** WHAT THE TASK REQUIRES **
All lines after the one containing "- sequential cell count unchanged" are needed, along with that line itself. Please repeat them exactly through the end of the entries.

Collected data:
+===+

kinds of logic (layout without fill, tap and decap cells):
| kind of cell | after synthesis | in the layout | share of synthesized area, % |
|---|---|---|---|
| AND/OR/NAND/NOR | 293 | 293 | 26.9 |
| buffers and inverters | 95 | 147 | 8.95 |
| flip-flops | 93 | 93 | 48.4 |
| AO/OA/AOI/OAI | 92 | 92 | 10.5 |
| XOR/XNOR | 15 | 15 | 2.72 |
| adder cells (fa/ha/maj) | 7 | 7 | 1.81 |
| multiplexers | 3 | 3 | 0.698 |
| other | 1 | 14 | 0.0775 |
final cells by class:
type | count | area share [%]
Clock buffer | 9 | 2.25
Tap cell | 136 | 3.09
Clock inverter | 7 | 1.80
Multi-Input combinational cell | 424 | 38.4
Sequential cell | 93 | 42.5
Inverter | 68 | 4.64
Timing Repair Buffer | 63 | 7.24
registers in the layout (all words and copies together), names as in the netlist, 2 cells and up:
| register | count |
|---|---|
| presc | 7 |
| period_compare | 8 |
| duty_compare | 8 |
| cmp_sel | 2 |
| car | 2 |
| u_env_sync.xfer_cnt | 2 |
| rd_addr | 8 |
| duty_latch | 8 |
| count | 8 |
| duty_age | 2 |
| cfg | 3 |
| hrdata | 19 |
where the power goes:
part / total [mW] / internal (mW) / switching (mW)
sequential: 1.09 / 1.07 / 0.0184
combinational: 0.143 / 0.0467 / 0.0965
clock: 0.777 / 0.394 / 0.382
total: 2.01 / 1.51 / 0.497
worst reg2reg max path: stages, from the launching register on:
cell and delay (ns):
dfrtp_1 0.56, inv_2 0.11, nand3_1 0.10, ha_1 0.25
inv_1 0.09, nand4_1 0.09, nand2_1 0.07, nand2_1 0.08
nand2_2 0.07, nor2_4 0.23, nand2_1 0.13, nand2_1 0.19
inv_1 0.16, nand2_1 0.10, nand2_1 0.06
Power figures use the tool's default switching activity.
### src/rtl/lcdcr_defs.vh
// Offsets, field positions, reset values and timing for the panel control bank
`ifndef LCDCR_DEFS_VH
`define LCDCR_DEFS_VH

// Register offsets, as printed, used as word indexes
`define LCDCR_OFS_POWER      16'hff03
`define LCDCR_OFS_MODE       16'hff10
`define LCDCR_OFS_STATE      16'hff11

// Power control fields
`define LCDCR_PWR_BOOST      0
`define LCDCR_PWR_REGSRC     1

// Mode control fields
`define LCDCR_MODE_DUTY_LO   0
`define LCDCR_MODE_DUTY_HI   1
`define LCDCR_MODE_FONT      2
`define LCDCR_MODE_SEGMENT_ORDER_REVERSE    6
`define LCDCR_MODE_HEAVY     7

// State and contrast fields
`define LCDCR_ST_CONTR_LO    0
`define LCDCR_ST_CONTR_HI    3
`define LCDCR_ST_DISP_LO     4
`define LCDCR_ST_DISP_HI     5
`define LCDCR_ST_AREA        6
`define LCDCR_ST_FRMSRC      7

// Reset values
`define LCDCR_RST_POWER      8'h00
`define LCDCR_RST_MODE       8'h02
`define LCDCR_RST_STATE      8'h00

// Duty codes
`define LCDCR_DUTY_8         2'h0
`define LCDCR_DUTY_32        2'h1
`define LCDCR_DUTY_16        2'h2

// Display state codes
`define LCDCR_DISP_OFF       2'h0
`define LCDCR_DISP_NORMAL    2'h1
`define LCDCR_DISP_ALL_OUT   2'h2
`define LCDCR_DISP_ALL_LIT   2'h3

// Booster settling time, for the status flag
`define LCDCR_BOOST_SETTLE_US 1000
`define LCDCR_CLK_MHZ         100
`define LCDCR_BOOST_SETTLE_CYC \
	(`LCDCR_BOOST_SETTLE_US * `LCDCR_CLK_MHZ)

`endif

### src/rtl/lcdcr_regs.v
// Panel driver control register bank on Avalon-MM
`timescale 1ns/1ps
`include "lcdcr_defs.vh"

// Summary of operation
// - Duty field: 10=1/16, 01=1/32, 00=1/8
// - Duty resets to 10, all else zero
// - Font bit: one=12x12, zero=16x16/5x8
// - Segment order bit reverses column-to-segment mapping
// - Area bit picks display memory area
// - Display state: lit, dark, normal, off
// - Reset and sleep force drive off
// - Four-bit contrast, sixteen levels, resets zero
// - Frame clock: oscillator or timer output
// - Booster enable bit, readable, resets off
// - Regulator source: boosted or main supply
// - Mode bit 7 heavy-load protection enable
// - Drive off grounds all bias outputs
module lcdcr_regs #(
	parameter SETTLE_CYCLES = `LCDCR_BOOST_SETTLE_CYC,
	parameter SEGS          = 96
) (
	// Clock and reset
	input  wire        i_mclk,
	input  wire        i_rst_n,
	// Avalon-MM slave
	input  wire [15:0] i_avs_address,
	input  wire        i_avs_read,
	input  wire        i_avs_write,
	input  wire [31:0] i_avs_writedata,
	output reg  [31:0] o_avs_readdata,
	output reg         o_avs_waitrequest,
	// Processor events
	input  wire        i_sleep_instruction,
	// Clock sources for the frame signal
	input  wire        i_low_speed_osc_clock,
	input  wire        i_programmable_timer_out,
	// Column being scanned
	input  wire [6:0]  i_column,
	// Driver controls
	output reg  [1:0]  o_duty_sel,
	output reg  [5:0]  o_common_count,
	output reg         o_font_layout_sel,
	output reg         o_segment_order_reverse,
	output reg         o_display_area_sel,
	output reg  [1:0]  o_display_state,
	output reg         o_common_static,
	output reg         o_all_dots_lit,
	output reg         o_all_dots_dark,
	output reg  [3:0]  o_contrast,
	output reg         o_frame_clock_source,
	output reg         o_frame_clock,
	output reg         o_booster_enable,
	output reg         o_regulator_source_sel,
	output reg         o_heavy_load_mode,
	output reg         o_bias_power_on,
	output reg         o_booster_settled,
	output wire [6:0]  o_segment
);

	// ==========================================================
	// Register storage
	reg        booster_enable;
	reg        regulator_source_sel;
	reg  [7:0] mode_reg;
	reg  [7:0] state_reg;
	wire       settled;

	wire sel_pwr   = (i_avs_address == `LCDCR_OFS_POWER);
	wire sel_mode  = (i_avs_address == `LCDCR_OFS_MODE);
	wire sel_state = (i_avs_address == `LCDCR_OFS_STATE);
	wire wr        = i_avs_write & ~o_avs_waitrequest;
	wire rd        = i_avs_read & o_avs_waitrequest;

	// ==========================================================
	// Bus handshake: one wait cycle, answer on second edge
	always @(posedge i_mclk or negedge i_rst_n) begin
		if (!i_rst_n) begin
			o_avs_waitrequest <= 1'b1;
		end else if ((i_avs_read | i_avs_write) & o_avs_waitrequest) begin
			o_avs_waitrequest <= 1'b0;
		end else begin
			o_avs_waitrequest <= 1'b1;
		end
	end

	// ==========================================================
	// Register writes
	always @(posedge i_mclk or negedge i_rst_n) begin
		if (!i_rst_n) begin
			booster_enable       <= 1'b0;
			regulator_source_sel <= 1'b0;
			mode_reg             <= `LCDCR_RST_MODE;
			state_reg            <= `LCDCR_RST_STATE;
		end else begin
			if (wr && sel_pwr) begin
				booster_enable       <= i_avs_writedata[`LCDCR_PWR_BOOST];
				regulator_source_sel <=
					i_avs_writedata[`LCDCR_PWR_REGSRC];
			end
			if (wr && sel_mode) begin
				mode_reg <= i_avs_writedata[7:0];
			end
			if (wr && sel_state) begin
				state_reg <= i_avs_writedata[7:0];
			end
			if (i_sleep_instruction) begin
				state_reg[`LCDCR_ST_DISP_HI:`LCDCR_ST_DISP_LO] <=
					`LCDCR_DISP_OFF;
			end
		end
	end

	// ==========================================================
	// Read path: loaded as the answer starts, so data stands
	// together with waitrequest low; unmapped addresses read zero
	always @(posedge i_mclk or negedge i_rst_n) begin
		if (!i_rst_n) begin
			o_avs_readdata <= 32'h00000000;
		end else if (rd) begin
			if (sel_pwr) begin
				o_avs_readdata <= {30'h00000000, regulator_source_sel,
					booster_enable};
			end else if (sel_mode) begin
				o_avs_readdata <= {24'h000000, mode_reg};
			end else if (sel_state) begin
				o_avs_readdata <= {24'h000000, state_reg};
			end else begin
				o_avs_readdata <= 32'h00000000;
			end
		end
	end

	// ==========================================================
	// Decoded driver controls
	wire [1:0] duty  = mode_reg[`LCDCR_MODE_DUTY_HI:`LCDCR_MODE_DUTY_LO];
	wire [1:0] disp  = state_reg[`LCDCR_ST_DISP_HI:`LCDCR_ST_DISP_LO];

	always @(posedge i_mclk or negedge i_rst_n) begin
		if (!i_rst_n) begin
			o_duty_sel              <= `LCDCR_DUTY_16;
			o_common_count          <= 6'h10;
			o_font_layout_sel       <= 1'b0;
			o_segment_order_reverse <= 1'b0;
			o_display_area_sel      <= 1'b0;
			o_display_state         <= `LCDCR_DISP_OFF;
			o_common_static         <= 1'b0;
			o_all_dots_lit          <= 1'b0;
			o_all_dots_dark         <= 1'b0;
			o_contrast              <= 4'h0;
			o_frame_clock_source    <= 1'b0;
			o_frame_clock           <= 1'b0;
			o_booster_enable        <= 1'b0;
			o_regulator_source_sel  <= 1'b0;
			o_heavy_load_mode       <= 1'b0;
			o_bias_power_on         <= 1'b0;
			o_booster_settled       <= 1'b0;
		end else begin
			o_duty_sel <= duty;
			case (duty)
			`LCDCR_DUTY_16: o_common_count <= 6'h10;
			`LCDCR_DUTY_32: o_common_count <= 6'h20;
			`LCDCR_DUTY_8:  o_common_count <= 6'h08;
			default:        o_common_count <= 6'h10;
			endcase
			o_font_layout_sel       <= mode_reg[`LCDCR_MODE_FONT];
			o_segment_order_reverse <= mode_reg[`LCDCR_MODE_SEGMENT_ORDER_REVERSE];
			o_heavy_load_mode       <= mode_reg[`LCDCR_MODE_HEAVY];
			o_display_area_sel      <= state_reg[`LCDCR_ST_AREA];
			o_display_state         <= disp;
			o_all_dots_lit  <= (disp == `LCDCR_DISP_ALL_LIT);
			o_common_static <= (disp == `LCDCR_DISP_ALL_LIT);
			o_all_dots_dark <= (disp == `LCDCR_DISP_ALL_OUT);
			o_bias_power_on <= (disp != `LCDCR_DISP_OFF);
			o_contrast <=
				state_reg[`LCDCR_ST_CONTR_HI:`LCDCR_ST_CONTR_LO];
			o_frame_clock_source <= state_reg[`LCDCR_ST_FRMSRC];
			o_frame_clock <= state_reg[`LCDCR_ST_FRMSRC] ?
				i_programmable_timer_out : i_low_speed_osc_clock;
			o_booster_enable       <= booster_enable;
			o_regulator_source_sel <= regulator_source_sel;
			o_booster_settled      <= settled;
		end
	end

	// ==========================================================
	// Helpers
	lcdcr_settle #(
		.CYCLES (SETTLE_CYCLES),
		.CW     (24)
	) u_settle (
		.i_mclk    (i_mclk),
		.i_rst_n   (i_rst_n),
		.i_enable  (booster_enable),
		.o_settled (settled)
	);

	lcdcr_seg_map #(
		.SEGS (SEGS)
	) u_seg_map (
		.i_mclk    (i_mclk),
		.i_rst_n   (i_rst_n),
		.i_reverse (mode_reg[`LCDCR_MODE_SEGMENT_ORDER_REVERSE]),
		.i_column  (i_column),
		.o_segment (o_segment)
	);

endmodule

### src/rtl/lcdcr_seg_map.v
// Segment order mapper: column address to segment number
`timescale 1ns/1ps
module lcdcr_seg_map #(
	parameter SEGS = 96
) (
	// Clock and reset
	input  wire       i_mclk,
	input  wire       i_rst_n,
	// Control
	input  wire       i_reverse,
	input  wire [6:0] i_column,
	// Result
	output reg  [6:0] o_segment
);

	wire [31:0] last_full;
	wire [6:0]  last_seg;

	assign last_full = SEGS - 1;
	assign last_seg  = last_full[6:0];

	always @(posedge i_mclk or negedge i_rst_n) begin
		if (!i_rst_n) begin
			o_segment <= 7'h00;
		end else if (i_reverse) begin
			o_segment <= last_seg - i_column;
		end else begin
			o_segment <= i_column;
		end
	end

endmodule

### src/rtl/lcdcr_settle.v
// Settle timer: counts a fixed time after its enable rises
`timescale 1ns/1ps
module lcdcr_settle #(
	parameter CYCLES = 100000,
	parameter CW     = 17
) (
	// Clock and reset
	input  wire i_mclk,
	input  wire i_rst_n,
	// Control
	input  wire i_enable,
	// Status
	output reg  o_settled
);

	reg [CW-1:0] count;

	always @(posedge i_mclk or negedge i_rst_n) begin
		if (!i_rst_n) begin
			count     <= {CW{1'b0}};
			o_settled <= 1'b0;
		end else if (!i_enable) begin
			count     <= {CW{1'b0}};
			o_settled <= 1'b0;
		end else if (count == CYCLES[CW-1:0] - 1'b1) begin
			o_settled <= 1'b1;
		end else begin
			count     <= count + 1'b1;
		end
	end

endmodule

### config.mk
export PLATFORM = sky130hd
export DESIGN_NAME = lcdcr_regs
export DESIGN_NICKNAME = d
export VERILOG_FILES = /design/src/rtl/lcdcr_regs.v /design/src/rtl/lcdcr_seg_map.v /design/src/rtl/lcdcr_settle.v
export VERILOG_INCLUDE_DIRS = /design/src /design/src/rtl
export SDC_FILE = /design/constraint.sdc
export NUM_CORES = 1
export LEC_CHECK = 0
export ABC_CLOCK_PERIOD_IN_PS = 3000
export BUFFER_PORTS_ARGS = -buffer_cell sky130_fd_sc_hd__buf_2
export CORE_MARGIN = 2
export CORE_UTILIZATION = 54
export CTS_BUF_LIST = sky130_fd_sc_hd__clkbuf_8 sky130_fd_sc_hd__clkbuf_16
export CTS_CLUSTER_SIZE = 8
export DETAILED_ROUTE_END_ITERATION = 8
export GPL_TIMING_DRIVEN = 0
export PLACE_DENSITY = 0.95
export SETUP_SLACK_MARGIN = 0.02
export SYNTH_ARGS = -nofsm -noshare
export SYNTH_HDL_FRONTEND = slang
export SYNTH_SLANG_ARGS = --single-unit
### constraint.sdc
create_clock -name i_mclk -period 3 [get_ports i_mclk]
set_input_delay 0.3 -clock i_mclk [delete_from_list [all_inputs] [get_ports i_mclk]]
set_output_delay 0.3 -clock i_mclk [all_outputs]
set_load 0.005 [all_outputs]
Word level (Yosys, flattened, before mapping). Index checks and enable logic that the tools add are counted.

Bitwise logic cells: 5. Equal/unequal tests: 9. Add/subtract/negate cells: 2. Reduce and logical (&&, ||, !) cells: 6. Muxes and demuxes: 13.

Operators with widths (number): $eq 16x16->1 const B (3); $mux 24 (2); $add 24x1->24 const B (1); $eq 24x17->1 const B (1); $mux 8 (3); $pmux 6 s2 (1); $mux 7 (1); $sub 7x7->7 const A (1); $mux 6 (1); $eq 2x2->1 const B (2); $mux 1 (4); $reduce_bool 2->1 (2); $and 1x1->1 (3); $logic_and 1x1->1 (3); $eq 2x1->1 const B (1); $logic_not 2->1 (1); $mux 2 (1); $ne 2x1->1 const B (1); $ne 2x2->1 const B (1); $not 1->1 (1); $or 1x1->1 (1).

Input port bits: 62. Register bits after elaboration: 109. Output and inout port bits: 67. Logic and storage cells: 61.

Longest topological paths before layout. Gate-level depths: netlist (run 1).

Depth after elaboration: 5. Gate-level depth with buffers: 5. Gate-level depth less buffers: 5.

Hierarchy. A second synthesis (run 1) with hierarchy kept.

Cell total of the unflattened synthesis: 308. Area total of the unflattened synthesis: 3721.1 sq um.

By module, submodules not included: lcdcr_regs (area an instance 2094.5 sq um, sequential area each 1256.2 sq um, cells each 153, times used 1); lcdcr_settle (area an instance 1366.3 sq um, sequential area each 625.6 sq um, cells each 140, times used 1); lcdcr_seg_map (area an instance 260.2 sq um, sequential area each 175.2 sq um, cells each 15, times used 1).

Worst setup path after synthesis (run 1). No wires, ideal clock.

Path kind: register to register. Start point: register u_settle.count[6]. End point: register u_settle.count[3]. Period minus slack after synthesis: 1.777 ns. Arrival: 1.651 ns. Stages on the path, launching flop included: 5. Buffers on the path: 0. Setup slack: 1.223 ns. Library setup time: 0.126 ns. Data required time: 2.874 ns. Cells stage by stage: dfrtp_1 -> or4b_1 -> nor4_4 -> a21oi_1 -> mux2i_1.

Word-level cells in the longest chain between the ends: 2.

RTL lines: from (decl) (line lcdcr_settle.v:16) `reg [CW-1:0] count;`; from (signal assigned) (line lcdcr_settle.v:20) `count <= {CW{1'b0}};`; from (signal assigned) (line lcdcr_settle.v:23) `count <= {CW{1'b0}};`; from (signal assigned) (line lcdcr_settle.v:28) `count <= count + 1'b1;`; $eq 24x17->1 (line lcdcr_settle.v:25) `end else if (count == CYCLES[CW-1:0] - 1'b1) begin`; $ne 2x2->1 (no source line).

Every way passes these cells. A chain may end at the register's enable or synchronous reset.

Worst setup path in the final report (run 1).
Start point: register u_settle.count[0]. End point: register u_settle.count[3].

Word-level cells in the longest chain between the ends: 3. Elaborated cells between the ends (all ways): 5. Classes of those cells: add/sub (1); eq/ne (2); mux (2).

RTL lines: $add 24x1->24 (line lcdcr_settle.v:28); $mux 24 (line lcdcr_settle.v:25); $mux 24 (line lcdcr_settle.v:22) `end else if (!i_enable) begin`.

Parallel ways exist; a longest one is shown, timed or not. The select of a mux whose other input is x is not followed.

==> impl_metrics.yaml, run 1 <==
cts:
  h-tree-depth: 3
  cts-hold-fix-buffers: 1
  clkLatencyLatePin_ns: 0.37
  clk_pin_slew_ns: 0.10
  root_buffer: "clkbuf_8"
  cts_tree: "done"
  cts_made_buffers: 9
  cts_resized: 0
  clk_path_buf_depth: 2
  postCtsSetupRepairBufs: 0
  clock-sinks: 82
setup_path:
  path_depth: 5
  cpPeakStageDelay_ns: 0.69
  critPathTopFamily: "simple AND/OR/NAND/NOR gates"
  arrival_ns: 2.44
  worstPathMaxFanout: 9
  crit_slowest_cell: "nor4_2"
  start_kind: "register"
  endpoint_kind: "register"
  critical_path_required_ns: 3.25
  crit_buf_inv: 0
  cp_cell_sequence: "ha_1 > nand4_1 > nor4_2 > a21oi_1 > mux2i_1"
  worst-r2r-cell-count: 5
  crit_type: "reg -> reg"
flow_run:
  maxCapViolCount: 0
route:
  drt_iter0_markers: 193
  vias: 2803
  avgViaCountPerCell: 5.370
  wirelength_um: 7773
  wl_per_cell_um: 14.89
  antenna_left: 0
  drtPass1Iterations: 4
  drc: 0
sta:
  drv_slew: 0
  clock.fmax_mhz: 455.2
  worst_slack_ns: 0.8032
  fin_tns_setup_ns: 0
  fin_skew_ns: 0.01716
  fin_crit_ns: 2.197
  fin_crit_sh_pct: 73.23
  relSlewSlack_pct: 47.90
  hold_violations: 0
  rsz0062_at_grt: "no"
  worst_pin_slew_ns: 0.7750
  finalSetupViolCount: 0
floorplanning:
  die_area_um2: 7614
  rows: 30
  dieWidth_um: 87.26
  initial_core_util_pct: 55.41
  chipHeight_um: 87.26
  fp.coreArea_um2: 6756
  pin_count: 129
yosys:
  synth_edf_count: 0
  synthCells: 321
  async_flop_share_pct: 100.0
  ys_warn_count: 0
  synth_seq_cells: 82
  yosysUniqueCellTypes: 49
  ys.flop_type: "dfrtp_1"
  yosysSeqAreaShare_pct: 54.95
  syn-cell-area_um2: 3744
  synth.avg_cell_area_um2: 11.66
hold_path:
  hp-class: "in -> reg"
  whs_path_depth: 1
global_routing:
  antenna_found_initial: 0
  grt_pass1_wl_um: 12640
  grt_pass1_vias: 2637
  grt_usage_pct: 21.61
  grt_max_degree: 63
  overflow: 0
run_status:
  outcome: "finished, final reports clean"
cells_and_area:
  fin_cells: 522
  regMostFlops: "u_settle.count"
  syn_to_final_growth_pct: 21.99
  nNetsFinal: 500
  final_cell_area_um2: 4567
  diodes: 0
  fill_cells: 481
  drive_gt1_share_pct: 35.97
  largest_reg_flops: 24
placement:
  place_ws_ns: 0.8348
  place_congestion: 0.8587
  dpl.hpwl_um: 5728
  dpl.cell_count: 505
  portBuffers: 77
  dpl_cell_area_um2: 4357
power:
  p_total_mw: 2.058
  power.leakage_nw: 2.277
  max-vdd-ir-drop_mv: 0.3439
  power_density_nw_per_um2: 450.5
==> worst register-to-register path: stages, from the launching register on <==
cell and delay [ns]:
dfrtp_1 0.41, ha_1 0.25, nand4_1 0.35, nor4_2 0.69
a21oi_1 0.21, mux2i_1 0.16
==> synth_stat cells (all sizes together), types with 2 or more instances <==
master | count | area, um2
dfrtp | 78 | 1952
mux2i | 8 | 80.08
or4 | 9 | 71.32
nor2b | 4 | 25.02
xnor2 | 4 | 35.03
nor4b | 2 | 32.53
mux2 | 17 | 191.4
or2 | 3 | 18.77
nand4 | 13 | 96.34
nand2 | 21 | 78.83
or3 | 3 | 18.77
nand3 | 9 | 45.04
nor2 | 14 | 52.55
nand2b | 5 | 31.28
a21o | 3 | 23.77
dfstp | 4 | 105.1
a21oi | 17 | 85.08
o31ai | 9 | 67.56
o21ai | 12 | 60.06
nor4bb | 3 | 30.03
nor3 | 3 | 26.28
buf | 30 | 220.2
a22oi | 2 | 15.01
clkbuf | 7 | 26.28
and3 | 3 | 18.77
and4 | 8 | 71.32
xor2 | 10 | 87.58
inv | 3 | 11.26
nor4 | 6 | 73.82
==> power by group <==
group / internal (mW) / switching, mW
Combinational: 0.0621 / 0.0717
Clock: 0.334 / 0.475
Sequential: 1.11 / 0.00241
Total: 1.51 / 0.549
==> area by class of cell <==
class                      instances  area [um2]  area share (%)
buffer                            37       246.5           5.397
clock buffer                       9       123.9           2.712
clock inverter                     7       76.32           1.671
inverter                           3       11.26          0.2466
multi-input combinational        225        1526           33.42
sequential                        82        2057           45.04
tap                               80       100.1           2.192
timing repair buffer              79       425.4           9.315
==> metal layers <==
| metal | vias to the layer above | track usage [%] | share of wire [%] |
|---|---|---|---|
| li1 | 1345 | - | - |
| met1 | 1344 | 27.36 | 41 |
| met2 | 99 | 35.06 | 50 |
| met3 | 15 | 5.403 | 6.0 |
| met4 | 0 | 9.790 | 2.3 |
| met5 | - | 0 | 0 |
==> placed cells by master (no fill, tap or decap), types with 2 or more instances in the layout <==
cell type and count:
buf_2 78, dfrtp_1 78, buf_4 29, conb_1 27
nand2_1 21, mux2_2 17, a21oi_1 17, nor2_1 14
o21ai_0 12, nand4_1 12, xor2_1 10, o31ai_1 9
nand3_1 9, clkbuf_8 9, mux2i_1 8, or4_1 8
clkbuf_1 7, and4_1 7, nand2b_1 5, nor2b_1 4
xnor2_1 4, dfstp_2 4, or2_2 3, and3_1 3
or3_1 3, nor4bb_1 3, inv_1 3, nor4_1 3
inv_6 3, inv_8 3, nor4_4 2, a21o_1 2
a22oi_1 2, nor3_1 2
==> kinds of logic after synthesis <==
group	count (synthesis)	share of synthesized area [%]
AND/OR/NAND/NOR	110	19.35
flip-flops	82	54.95
AO/OA/AOI/OAI	48	7.854
buffers and inverters	40	6.885
multiplexers	25	7.253
XOR/XNOR	14	3.275
adder cells (fa/ha/maj)	1	0.3342
other	1	0.1002
==> path summary, 6_finish.rpt <==
| path | startpoint | to | slack, ns |
|---|---|---|---|
| min in group asynchronous | i_rst_n | o_booster_settled$_DFF_PN0_ | 0.34 |
| max in group asynchronous | i_rst_n | o_avs_waitrequest$_DFF_PN1_ | 2.03 |
| worst max register to register | u_settle.count[0]$_DFFE_PN0P_ | u_settle.count[3]$_DFFE_PN0P_ | 0.80 |
| worst min-delay path | i_column[5] | u_seg_map.o_segment[5]$_DFF_PN0_ | 0.04 |
| worst min register to register | mode_reg[6]$_DFFE_PN0P_ | o_segment_order_reverse$_DFF_PN0_ | 0.39 |
| worst max-delay path | u_settle.count[0]$_DFFE_PN0P_ | u_settle.count[3]$_DFFE_PN0P_ | 0.80 |
==> through the flow <==
| stage | hold slack, ns | utilization, % |
|---|---|---|
| 2_1_floorplan | 0.004409 | - |
| 3_3_place_gp | 0.3554 | 64.04 |
| 3_5_place_dp | 0.2115 | 64.48 |
| 4_1_cts | 0.03437 | 67.59 |
| 5_1_grt | 0.03843 | 67.59 |
| 6_report | 0.04386 | 67.59 |
No activity file was read; power rests on OpenSTA's default activity.
==> run 2, diff against run 1 <==
- ABC_CLOCK_PERIOD_IN_PS: 3000 -> 2000
- CORE_UTILIZATION: 54 -> 45
- PLACE_DENSITY: 0.95 -> 0.87
- clock period: 3 -> 2 ns (I/O delays scaled with it)
==> run 2 against run 1 <==
Effect of this change:
- clock skew down 0.0051 ns
- sequential cell count unchanged
- worst setup slack worse by 0.70 ns
- wire length up 1.4%
- sequential power up 49%
- core utilization down 10 points
- via count up 0.93%
- hold slack worse by 0.025 ns
- critical path type unchanged
- largest power group unchanged
- highest routed layer unchanged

+===+

** WRITTEN ANSWER **
- sequential cell count unchanged
- worst setup slack worse by 0.70 ns
- wire length up 1.4%
- sequential power up 49%
- core utilization down 10 points
- via count up 0.93%
- hold slack worse by 0.025 ns
- critical path type unchanged
- largest power group unchanged
- highest routed layer unchanged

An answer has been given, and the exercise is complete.